From: Jim Winstead Jr. (jwinstea@fenris.claremont.edu)
Date: 02/21/93


From: jwinstea@fenris.claremont.edu (Jim Winstead Jr.)
Subject: Re: Trouble compiling gzip-1.0.3
Date: 21 Feb 1993 21:53:32 GMT

In article <1993Feb21.133120.16902@kth.se> md88-cms@hemul.nada.kth.se (Carl Michael Skoog) writes:

   In <1m7tbhINN13t@uwm.edu> rick@ee.uwm.edu (Rick Miller, Linux Device Registrar) writes:

>I run the configure script, and everything seems to go all right, until it
>tries to execute the config.status script which it has created. That gives
>the first error I see:

>discus:: command not found (My `hostname` is discus.)

   I noted this too. The problem is that 'hostname' is returning a
   false return value. 'configure' is trying to execute something like
        (hostname || uname -n)
   to determine the hostname, and since 'hostname' returns a non-zero
   status, uname -n is executed too.

   Therefore, ensure that 'hostname' is not executed.

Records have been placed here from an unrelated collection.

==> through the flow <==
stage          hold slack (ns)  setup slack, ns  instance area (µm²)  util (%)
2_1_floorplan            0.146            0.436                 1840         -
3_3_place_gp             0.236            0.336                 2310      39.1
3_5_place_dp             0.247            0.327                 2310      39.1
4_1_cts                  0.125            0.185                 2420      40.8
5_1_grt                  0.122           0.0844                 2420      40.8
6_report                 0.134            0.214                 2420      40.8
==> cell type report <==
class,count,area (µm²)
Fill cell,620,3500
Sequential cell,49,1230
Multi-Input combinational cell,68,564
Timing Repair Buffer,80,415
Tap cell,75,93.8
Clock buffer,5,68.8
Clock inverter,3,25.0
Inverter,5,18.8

Um, basically, but that's not quite all of it. What happens is that
when configure builds config.status, it ends up running both hostname
and uname -n, so you get two lines like this in config.status (plus
some context):

        # This directory was configured as follows,
        # on host holli
        holli:
        #

The first 'holli' is from hostname, the second (on a line without a
comment indicator) is from 'uname -n'.

When configure goes on to run config.status (to generate the makefile)
it tries to execute the 'holli:', which it then reports it can't find.

It's perfectly harmless, and is basically just an extraneous error
message that you can ignore. 'hostname' should be fixed to return the
correct exit value, though, so this doesn't become a FAQ.

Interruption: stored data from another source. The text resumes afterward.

===== config.mk =====
export PLATFORM = sky130hd
export DESIGN_NAME = ldc_regs
export DESIGN_NICKNAME = d
export VERILOG_FILES = /design/src/hw/ldc_pkg.sv /design/src/hw/ldc_step_if.sv /design/src/hw/ldc_step_timer.sv /design/src/hw/ldc_regs.sv
export SDC_FILE = /design/constraint.sdc
export NUM_CORES = 1
export LEC_CHECK = 0
export ABC_AREA = 1
export BUFFER_PORTS_ARGS = -buffer_cell sky130_fd_sc_hd__clkbuf_2
export CELL_PAD_IN_SITES_DETAIL_PLACEMENT = 2
export CELL_PAD_IN_SITES_GLOBAL_PLACEMENT = 2
export CORE_MARGIN = 3
export CORE_UTILIZATION = 36
export CTS_BUF_LIST = sky130_fd_sc_hd__clkbuf_4 sky130_fd_sc_hd__clkbuf_8
export DETAILED_ROUTE_END_ITERATION = 10
export GPL_TIMING_DRIVEN = 0
export HOLD_SLACK_MARGIN = 0.1
export MAX_ROUTING_LAYER = met4
export PLACE_DENSITY = 0.94
export SETUP_SLACK_MARGIN = 0.5
export SLEW_MARGIN = 20
export SYNTH_ARGS = -nofsm -noshare
export SYNTH_HDL_FRONTEND = slang
export SYNTH_SLANG_ARGS = --single-unit

===== constraint.sdc =====
create_clock -name core_clk_in -period 2.6 [get_ports core_clk_in]
set_input_delay 0.52 -clock core_clk_in [delete_from_list [all_inputs] [get_ports core_clk_in]]
set_output_delay 0.52 -clock core_clk_in [all_outputs]
set_load 0.05 [all_outputs]

===== src/hw/ldc_pkg.sv =====
// Package of register offsets, field positions, reset values and timing counts for the LED driver control block.
`default_nettype none
package ldc_pkg;
  // ==========================================================================
  // Register map
  localparam logic [7:0] LDC_ADDR_CONFIG = 8'h07;
  localparam logic [7:0] LDC_ADDR_LEVEL = 8'h08;
  // ==========================================================================
  // Configuration fields
  localparam int LDC_CFG_MODE_HI = 6;
  localparam int LDC_CFG_MODE_LO = 5;
  localparam int LDC_CFG_SLOW_EDGE = 4;
  localparam int LDC_CFG_DOUBLE_FS = 3;
  localparam int LDC_CFG_STEP_HI = 2;
  localparam logic [7:0] LDC_CONFIG_RESET = 8'h0f;
  localparam logic [7:0] LDC_CONFIG_WMASK = 8'h7f;
  localparam logic [7:0] LDC_LEVEL_RESET = 8'h00;
  localparam logic [1:0] LDC_MODE_BOTH = 2'h0;
  localparam logic [1:0] LDC_MODE_FIRST = 2'h1;
  localparam logic [1:0] LDC_MODE_HV_BOOST = 2'h2;
  localparam logic [1:0] LDC_MODE_EXT_SUPPLY = 2'h3;
  // ==========================================================================
  // Gradation timing
  localparam int LDC_CLK_HZ = 10_000_000;
  localparam int LDC_STEP0_NS = 56_000;
  localparam int LDC_STEP1_NS = 912_000;
  localparam int LDC_STEP7_NS = 58_368_000;
  localparam int LDC_STEP0_CYC = LDC_STEP0_NS / (1_000_000_000 / LDC_CLK_HZ);
  localparam int LDC_STEP1_CYC = LDC_STEP1_NS / (1_000_000_000 / LDC_CLK_HZ);
  localparam int LDC_STEP7_CYC = LDC_STEP7_NS / (1_000_000_000 / LDC_CLK_HZ);
endpackage
`default_nettype wire


===== src/hw/ldc_step_if.sv =====
// Interface joining the ramp engine to its step-time divider.
`default_nettype none
interface ldc_step_if;
  logic [2:0] code;
  logic tick;
  modport owner (output code, input tick);
  modport timer (input code, output tick);
endinterface
`default_nettype wire


===== src/hw/ldc_step_timer.sv =====
// Divider that issues one enable pulse per gradation step interval.
`default_nettype none
module ldc_step_timer #(
  parameter int STEP0_CYC = ldc_pkg::LDC_STEP0_CYC,
  parameter int STEP1_CYC = ldc_pkg::LDC_STEP1_CYC
) (
  input wire logic core_clk_in,
  input wire logic rst_n_in,
  ldc_step_if.timer step
);
  localparam int CW = 24;
  // The longest interval is the code-1 count shifted left by six, and it must fit the counter.
  if (STEP0_CYC < 1 || STEP1_CYC < 1 || (STEP1_CYC * 128) >= (1 << CW)) begin : g_bad_counts
    $error("ldc_step_timer: step counts out of range");
  end
  // ==========================================================================
  // Interval decode
  function automatic logic [CW-1:0] ldc_interval(input logic [2:0] code);
    if (code == 3'h0) begin
      return CW'(STEP0_CYC);
    end
    return CW'(STEP1_CYC) << (code - 3'h1);
  endfunction
  logic [CW-1:0] cnt_r, cnt_nxt;
  logic tick_r, tick_nxt;
  always_comb begin
    cnt_nxt = cnt_r + CW'(1);
    tick_nxt = 1'b0;
    if (cnt_r >= ldc_interval(step.code) - CW'(1)) begin
      cnt_nxt = '0;
      tick_nxt = 1'b1;
    end
  end
  always_ff @(posedge core_clk_in or negedge rst_n_in) begin
    if (!rst_n_in) begin
      cnt_r <= '0;
      tick_r <= 1'b0;
    end else begin
      cnt_r <= cnt_nxt;
      tick_r <= tick_nxt;
    end
  end
  assign step.tick = tick_r;
endmodule // ldc_step_timer
`default_nettype wire


===== src/hw/ldc_regs.sv =====
// Register bank and current gradation engine of the LED driver control block.
`default_nettype none
module ldc_regs #(
  parameter int STEP0_CYC = ldc_pkg::LDC_STEP0_CYC,
  parameter int STEP1_CYC = ldc_pkg::LDC_STEP1_CYC
) (
  input wire logic core_clk_in,
  input wire logic rst_n_in,
  input wire logic wr_en_in,
  input wire logic rd_en_in,
  input wire logic [7:0] addr_in,
  input wire logic [7:0] wdata_in,
  output logic [7:0] rdata_out,
  output logic rvalid_out,
  output logic led_enable_out,
  output logic first_string_out,
  output logic second_string_out,
  output logic hv_boost_out,
  output logic boost_power_out,
  output logic slow_edge_out,
  output logic double_full_scale_out,
  output logic [7:0] applied_level_out,
  output logic ramp_busy_out
);
  // ==========================================================================
  // Parameter check
  // A one-cycle step would move the applied level on back-to-back edges.
  // The busy flag and the one-step-per-interval promise cannot follow that, so it is refused.
  if (STEP0_CYC < 2 || STEP1_CYC < 2) begin : g_bad_step
    $error("ldc_regs: step counts below two cycles are not supported");
  end
  // ==========================================================================
  // Decode helpers
  function automatic logic ldc_is_boost(input logic [1:0] mode_sel);
    return mode_sel == ldc_pkg::LDC_MODE_HV_BOOST;
  endfunction
  // ==========================================================================
  // Step timer
  // The divider free-runs, so the first step after a rewrite may come up to one interval late.
  // That costs one interval of latency and saves a restart path on every write.
  ldc_step_if step_bus();
  ldc_step_timer #(.STEP0_CYC(STEP0_CYC), .STEP1_CYC(STEP1_CYC)) u_timer (
    .core_clk_in(core_clk_in),
    .rst_n_in(rst_n_in),
    .step(step_bus)
  );
  // ==========================================================================
  // Write path
  // Bit 7 is masked on entry, so it can never steer anything and reads back as zero.
  logic [7:0] config_r;
  logic [7:0] config_nxt;
  logic [7:0] level_r;
  logic [7:0] level_nxt;
  always_comb begin
    config_nxt = config_r;
    level_nxt = level_r;
    if (wr_en_in && addr_in == ldc_pkg::LDC_ADDR_CONFIG) begin
      config_nxt = wdata_in & ldc_pkg::LDC_CONFIG_WMASK;
    end
    if (wr_en_in && addr_in == ldc_pkg::LDC_ADDR_LEVEL) begin
      level_nxt = wdata_in;
    end
  end
  always_ff @(posedge core_clk_in or negedge rst_n_in) begin
    if (!rst_n_in) begin
      config_r <= ldc_pkg::LDC_CONFIG_RESET;
      level_r <= ldc_pkg::LDC_LEVEL_RESET;
    end else begin
      config_r <= config_nxt;
      level_r <= level_nxt;
    end
  end
  assign step_bus.code = config_r[ldc_pkg::LDC_CFG_STEP_HI:0];
  // ==========================================================================
  // Read path
  // A read in the same cycle as a write to the same byte returns the old value.
  logic [7:0] rdata_r;
  logic [7:0] rdata_nxt;
  logic rvalid_r;
  logic rvalid_nxt;
  always_comb begin
    rvalid_nxt = rd_en_in;
    rdata_nxt = 8'h00;
    if (rd_en_in) begin
      case (addr_in)
        ldc_pkg::LDC_ADDR_CONFIG: rdata_nxt = config_r;
        ldc_pkg::LDC_ADDR_LEVEL: rdata_nxt = level_r;
        default: rdata_nxt = 8'h00;
      endcase
    end
  end
  always_ff @(posedge core_clk_in or negedge rst_n_in) begin
    if (!rst_n_in) begin
      rdata_r <= 8'h00;
      rvalid_r <= 1'b0;
    end else begin
      rdata_r <= rdata_nxt;
      rvalid_r <= rvalid_nxt;
    end
  end
  // ==========================================================================
  // Gradation
  // The ramp moves only on a timer tick, so a rewrite in mid-ramp turns it around at the next step.
  logic [1:0] mode;
  logic [7:0] target;
  logic [7:0] applied_r;
  logic [7:0] applied_nxt;
  logic busy_r;
  logic busy_nxt;
  always_comb begin
    mode = config_r[ldc_pkg::LDC_CFG_MODE_HI:ldc_pkg::LDC_CFG_MODE_LO];
    // Boost mode uses the feedback pin, so the target is forced to zero and the level ramps down to it.
    target = ldc_is_boost(mode) ? 8'h00 : level_r;
    applied_nxt = applied_r;
    if (step_bus.tick && applied_r < target) begin
      applied_nxt = applied_r + 8'h01;
    end else if (step_bus.tick && applied_r > target) begin
      applied_nxt = applied_r - 8'h01;
    end
    busy_nxt = applied_nxt != target;
  end
  always_ff @(posedge core_clk_in or negedge rst_n_in) begin
    if (!rst_n_in) begin
      applied_r <= 8'h00;
      busy_r <= 1'b0;
    end else begin
      applied_r <= applied_nxt;
      busy_r <= busy_nxt;
    end
  end
  // ==========================================================================
  // Output decode
  // The enable, string and boost power pins are registered from the next ramp value, so they change on the same edge as the level.
  logic en_r;
  logic en_nxt;
  logic first_r;
  logic first_nxt;
  logic second_r;
  logic second_nxt;
  logic hv_r;
  logic hv_nxt;
  logic bpwr_r;
  logic bpwr_nxt;
  logic slow_r;
  logic slow_nxt;
  logic dfs_r;
  logic dfs_nxt;
  always_comb begin
    en_nxt = !ldc_is_boost(mode) && (applied_nxt != 8'h00);
    hv_nxt = 1'b0;
    bpwr_nxt = 1'b1;
    first_nxt = 1'b1;
    second_nxt = 1'b1;
    case (mode)
      ldc_pkg::LDC_MODE_BOTH: hv_nxt = 1'b0;
      ldc_pkg::LDC_MODE_FIRST: second_nxt = 1'b0;
      ldc_pkg::LDC_MODE_HV_BOOST: begin
        hv_nxt = 1'b1;
        first_nxt = 1'b0;
        second_nxt = 1'b0;
      end
      ldc_pkg::LDC_MODE_EXT_SUPPLY: bpwr_nxt = 1'b0;
      default: hv_nxt = 1'b0;
    endcase
    first_nxt = first_nxt & en_nxt;
    second_nxt = second_nxt & en_nxt;
    // The boost stage stays powered in boost mode even though no string is regulated.
    bpwr_nxt = bpwr_nxt & (en_nxt | hv_nxt);
    slow_nxt = config_r[ldc_pkg::LDC_CFG_SLOW_EDGE];
    dfs_nxt = config_r[ldc_pkg::LDC_CFG_DOUBLE_FS];
  end
  always_ff @(posedge core_clk_in or negedge rst_n_in) begin
    if (!rst_n_in) begin
      en_r <= 1'b0;
      hv_r <= 1'b0;
      bpwr_r <= 1'b0;
      first_r <= 1'b0;
      second_r <= 1'b0;
      slow_r <= ldc_pkg::LDC_CONFIG_RESET[ldc_pkg::LDC_CFG_SLOW_EDGE];
      dfs_r <= ldc_pkg::LDC_CONFIG_RESET[ldc_pkg::LDC_CFG_DOUBLE_FS];
    end else begin
      en_r <= en_nxt;
      hv_r <= hv_nxt;
      bpwr_r <= bpwr_nxt;
      first_r <= first_nxt;
      second_r <= second_nxt;
      slow_r <= slow_nxt;
      dfs_r <= dfs_nxt;
    end
  end
  // ==========================================================================
  // Outputs
  assign rdata_out = rdata_r;
  assign rvalid_out = rvalid_r;
  assign led_enable_out = en_r;
  assign first_string_out = first_r;
  assign second_string_out = second_r;
  assign hv_boost_out = hv_r;
  assign boost_power_out = bpwr_r;
  assign slow_edge_out = slow_r;
  assign double_full_scale_out = dfs_r;
  assign applied_level_out = applied_r;
  assign ramp_busy_out = busy_r;
endmodule // ldc_regs
`default_nettype wire


==> metrics.cfg, run 1 <==
[run_status]
status = aborted with a tool error
failing_step = global routing (5_1_grt)
error_line = [ERROR DPL-0033] detailed placement checks failed during check placement.

[floorplanning]
ioPinCount = 45
rows = 37
start_util_pct = 37.6
die_width_um = 110
die_h_um = 110

[yosys]
yosysWarnings = 0
synth_top_area_share_pct = 37.6
yosys-top-cells-area = dfrtp_1, nand2_1, ha_1
synth_area_leader_cell = dfrtp_1
yosys.cell_types.count = 37
ys_seq_elements = 64
synthCells = 500
synth_area_mm2 = 0.00393
synth_sequential_area_ratio_pct = 40.9
synth.avg_cell_area_um2 = 7.86

[global_route]
antenna_found_initial = 1
grt_max_degree = 46

[clock_network]
root_buffer = clkbuf_8
cts-buffers-inserted = 9
clockBufferDepth = 2
cts.sinks = 64
htreeDepth = 3

[timing]
worst_endpoint_kind = register data pin
crit_endpoint = boost_power_out$_DFF_PN0_/D

[placed_design]
dpl.hpwl_um = 10900
port_buffers = 44
dpl.cell_count = 684
gp_congestion = 0.813

## repair_timing
item	in CTS
setup buffers	28
endpoints found under the setup margin	37
gates resized for setup	139
gates cloned	4
pin swaps	32
hold buffers	1
endpoints found under the hold margin	19
## cell usage after synthesis
library cell	instances
dfrtp_1	59
a31o_2	1
nor3_1	11
nor4_1	2
o21ai_0	9
xnor3_1	1
nand2_2	1
xor2_1	9
buf_4	2
xnor2_1	9
nor2_1	57
nand3_1	33
o22ai_1	1
clkinv_1	1
o221ai_1	1
nor2_2	6
conb_1	1
buf_2	3
nand4_1	11
o21ai_1	1
nand2_1	133
a21oi_1	20
o31ai_1	1
inv_2	2
nand3b_1	4
inv_1	65
clkbuf_1	2
nor3_2	1
dfstp_2	5
o21a_1	1
nand4_2	1
ha_1	31
mux2_2	10
nand3_2	2
o211ai_1	1
a21oi_2	1
o21bai_1	1
## per-stage QoR
stage / util, % / area [µm²] / worst slack, ns
2_1_floorplan: - / 3970 / 0.331
3_3_place_gp: 41.7 / 4360 / -0.0428
3_5_place_dp: 42.0 / 4390 / -0.308
4_1_cts: 51.6 / 5400 / 0.00300
## cells by family after synthesis
| family | Yosys count | share of synthesized area, % |
|---|---|---|
| mux | 10 | 2.87 |
| simple gates | 262 | 28.8 |
| fa+ha+maj | 31 | 9.87 |
| buf+inv | 75 | 7.45 |
| other cells | 1 | 0.0954 |
| flops | 64 | 40.9 |
| xor+xnor | 19 | 4.59 |
| compound gates | 38 | 5.41 |
==> run 2, diff against run 1 <==
==> config.mk (replaced) <==
export PLATFORM = sky130hd
export DESIGN_NAME = ldc_regs
export DESIGN_NICKNAME = d
export VERILOG_FILES = /design/src/hw/ldc_pkg.sv /design/src/hw/ldc_step_if.sv /design/src/hw/ldc_step_timer.sv /design/src/hw/ldc_regs.sv
export SDC_FILE = /design/constraint.sdc
export NUM_CORES = 1
export LEC_CHECK = 0
export ABC_AREA = 1
export BUFFER_PORTS_ARGS = -buffer_cell sky130_fd_sc_hd__clkbuf_2
export CORE_MARGIN = 3
export CORE_UTILIZATION = 40
export DETAILED_ROUTE_END_ITERATION = 10
export GPL_TIMING_DRIVEN = 0
export PLACE_DENSITY_LB_ADDON = 0.15
export SLEW_MARGIN = 20
export SYNTH_ARGS = -nofsm -noshare
export SYNTH_HDL_FRONTEND = slang
export SYNTH_SLANG_ARGS = --single-unit
==> run 2 against run 1 <==
The run now ends clean. Area after synthesis unchanged. Synthesized cell count unchanged.
==> metrics.cfg, run 2 <==
[routing]
wl_um = 9420
via_count = 3405
drc_errors = 0
dr.pass1.iters = 4
drtAntennaViolNets = 0
dr.first_iter.drc_count = 145
wl_per_cell_um = 13.4
vias_per_cell = 4.84

[power]
ir_drop_v = 0.000481
swShare_pct = 44.1
power_switching_w = 0.00193
p_leak_nw = 2.47
p_int_w = 0.00245
pwr_density_cell_mw_per_mm2 = 884
p_clk_share_pct = 22.4
p_seq_share_pct = 32.8
p_comb_share_pct = 44.8

[floorplanning]
ioPinCount = 45  ; unchanged
rows = 35  ; -5.4%
die_h_um = 105  ; -4.9%
start_util_pct = 41.9  ; +4.4 points
die-area_mm2 = 0.0110
die_width_um = 105  ; -4.9%
coreArea_mm2 = 0.00937

[final_layout]
drive_gt1_share_pct = 29.1
largest_reg_flops = 24
final_common_cell = nand2_1
area_growth_pct = 26.3
fin_nets = 620
top_register = u_timer.cnt_r
insertedDiodeCount = 0
final_cell_mix = nand2_1, dfrtp_1, inv_1, nor2_1, clkbuf_2
fillerInstances = 925
postLayoutCoreUtil_pct = 53.0

[setup_path]
critPathCaptureType = flop
reg2reg_from = config_r[6]
cp.depth = 17
max_stage_delay_ns = 0.42
r2r-end = ramp_busy_out
cp.arrival_ns = 2.76
crit_path_cell_trace = ha_4, nor2_4, inv_2, ha_4, nand2_4, nor2_4, nand4_4, buf_6, inv_2, a21oi_2, nand2_2, nand2_2, nand2_1, nand2_1, nand3b_1, nor2_1, nand2_1
start_kind = flop
path_max_fanout = 8
crit_family = simple AND/OR/NAND/NOR gates
crit_top_cell = nand2_1
cp_num_buf_inv = 3
reg2reg_depth = 17
rrSetupSlack_ns = 0.07
critPathSlowestCell = dfrtp_1
critPathKind = flop to flop
cp_data_required_time_ns = 2.83

[timing]
timing.fmax_ghz = 0.396
whs_ns = 0.125
hold_viol_final = 0
skew_ns = 0.0105
drv_slew = 0
min_period_over_period_pct = 97.2
tightest_slew_ns = 0.505
final.setup.tns_ns = 0
setup_viol = 0
fin_crit_ns = 2.53
slew_headroom_pct = 66.1
rsz0062_at_grt = true

[global_route]
grt_pass1_vias = 3323
grt_first_pass_wirelength_um = 16000
antenna_found_initial = 0
grt-ovfl-total = 0
grt_usage_pct = 17.8
busiest_layer = met2
met1_usage_pct = 23.4
grt_max_degree = 37
grt_util_met3_pct = 3.52
met2_usage_pct = 29.7

[yosys]
ys_seq_elements = 64  ; unchanged
yosys-top-cells-area = dfrtp_1, nand2_1, ha_1
synth_top_area_share_pct = 37.6  ; unchanged
synth_area_leader_cell = dfrtp_1
synth_area_mm2 = 0.00393  ; unchanged
synth.avg_cell_area_um2 = 7.86  ; unchanged
yosysWarnings = 0  ; unchanged
synth_most_common_cell = nand2_1
synth_edf_count = 0  ; unchanged
async_flop_share_pct = 100  ; unchanged
synthCells = 500  ; unchanged
synth_sequential_area_ratio_pct = 40.9  ; unchanged
synth_common_cells = nand2_1, inv_1, dfrtp_1
yosys.cell_types.count = 37  ; unchanged
synth_ff_type = dfrtp_1

[clock_network]
cts.sinks = 64  ; unchanged
ctsHoldBuffers = 0  ; -1
cts_tree = built
clk_pin_slew_worst_paths_ns = 0.08
htreeDepth = 3  ; unchanged
root_buffer = clkbuf_8
clockBufferDepth = 2  ; unchanged
clkLatencyLatePin_ns = 0.34
cts-buffers-inserted = 9  ; unchanged

[placed_design]
port_buffers = 44  ; unchanged
gp_congestion = 0.842  ; +3.5%
dpl.hpwl_um = 7040  ; -36%

[run_status]
status = complete, no violations

[hold_path]
hold_class = primary input to async pin

[flow_run]
drv_cap = 0

## run 2: metal layers
metal  wire, µm  share of wire [%]  vias up
li1           -                  -     1748
met1       4300                 46     1601
met2       4710                 50       47
met3        287                3.0        9
met4        119                1.3        0
met5          0                  0        -
## run 2: power by group through the flow
stage | Sequential [W] | Combinational [W] | Clock [W]
after floorplan | 0.00164 | 0.000946 | 0
after global placement | 0.00143 | 0.00153 | 0
after detailed placement | 0.00143 | 0.00157 | 0
after CTS | 0.00141 | 0.00168 | 0.00101
after global routing | 0.00148 | 0.00219 | 0.00106
final | 0.00144 | 0.00197 | 0.000982
## run 2: worst max-delay path by stage
stage	start	end	slack, ns
final	config_r[6]	ramp_busy_out	0.07
after global routing	config_r[6]	ramp_busy_out	-0.11
after CTS	config_r[5]	second_string_out	0.01
after detailed placement	config_r[5]	second_string_out	-0.31
after global placement	config_r[5]	second_string_out	-0.26
after floorplan	config_r[6]	boost_power_out	0.22
## run 2: layout make-up
cell class	instances	area, µm²	share of cell area, %
timing repair buffer	54	314	6.33
inverter	68	268	5.39
sequential	64	1610	32.4
clock inverter	6	91.3	1.84
tap	129	161	3.25
clock buffer	10	138	2.77
buffer	7	43.8	0.882
multi-input combinational	365	2340	47.1
## run 2: per-stage QoR
| stage | area [µm²] | total power [W] | std cells | setup slack (ns) |
|---|---|---|---|---|
| after floorplan | 3940 | 0.00259 | 503 | 0.219 |
| after global placement | 4320 | 0.00296 | 676 | -0.263 |
| after detailed placement | 4340 | 0.00300 | 677 | -0.308 |
| after CTS | 4650 | 0.00411 | 694 | 0.0148 |
| after global routing | 4960 | 0.00473 | 703 | -0.112 |
| final | 4960 | 0.00439 | 703 | 0.0733 |
## run 2: logic make-up (layout without fill, tap and decap cells)
kind of cell / count (synthesis) / count (layout) / share of synthesized area, %
xor+xnor: 19 / 19 / 4.59
fa+ha+maj: 31 / 31 / 9.87
simple gates: 262 / 263 / 28.8
flops: 64 / 64 / 40.9
other cells: 1 / 4 / 0.0954
mux: 10 / 10 / 2.87
compound gates: 38 / 38 / 5.41
buf+inv: 75 / 145 / 7.45
## run 2: repair_timing
| action | 4_1_cts | 5_1_grt |
|---|---|---|
| pin swaps | 1 | 28 |
| gates resized for setup | 17 | 68 |
| setup buffers | 1 | 8 |
| cloned | 0 | 1 |
| setup endpoints to repair | 24 | 24 |
Power figures use the tool's default switching activity.
==> run 3, diff against run 2 <==
--- a/config.mk
+++ b/config.mk
@@ -11,8 +11,8 @@
 export CORE_UTILIZATION = 40
 export DETAILED_ROUTE_END_ITERATION = 10
 export GPL_TIMING_DRIVEN = 0
-export PLACE_DENSITY_LB_ADDON = 0.15
-export SLEW_MARGIN = 20
+export PLACE_DENSITY = 0.64
+export RECOVER_POWER = 50
 export SYNTH_ARGS = -nofsm -noshare
 export SYNTH_HDL_FRONTEND = slang
 export SYNTH_SLANG_ARGS = --single-unit
==> run 3 against run 2 <==
Maximum frequency is 2.6% lower. Total power up 5.7%. Cell area is 2.6% higher. Utilization up 1.4 points. Critical endpoint is now boost_power_out. Highest routed layer unchanged.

>But it creates a Makefile anyway... So I "make", and after compiling all
>of the stuff it comes back to me at the end with a linker error saying

>ld: No such file or directory for libg

>What gives?

   Dunno about this one, but if memory doesn't fail me sed was broken
   by libc4.2. Check how the Makefile comes out, and you might be
   able to spot the fault.

This one is way off the mark.

What happens is that by default, configure uses the '-g' flag for
compiling and linking (CFLAGS and LDFLAGS). This tells gcc, the C
compiler, to add debugging code (lots of it) to the output, and when
linking, to link against libg.a instead of libc.a. libg.a is usually
the C library ocmpiled with debugging information.

So, unless you have install extra-4.3.tar.z, which contains the
debugging version of libc.a (libg.a)m it will come up with the above
error when you try and link a program with the -g flag.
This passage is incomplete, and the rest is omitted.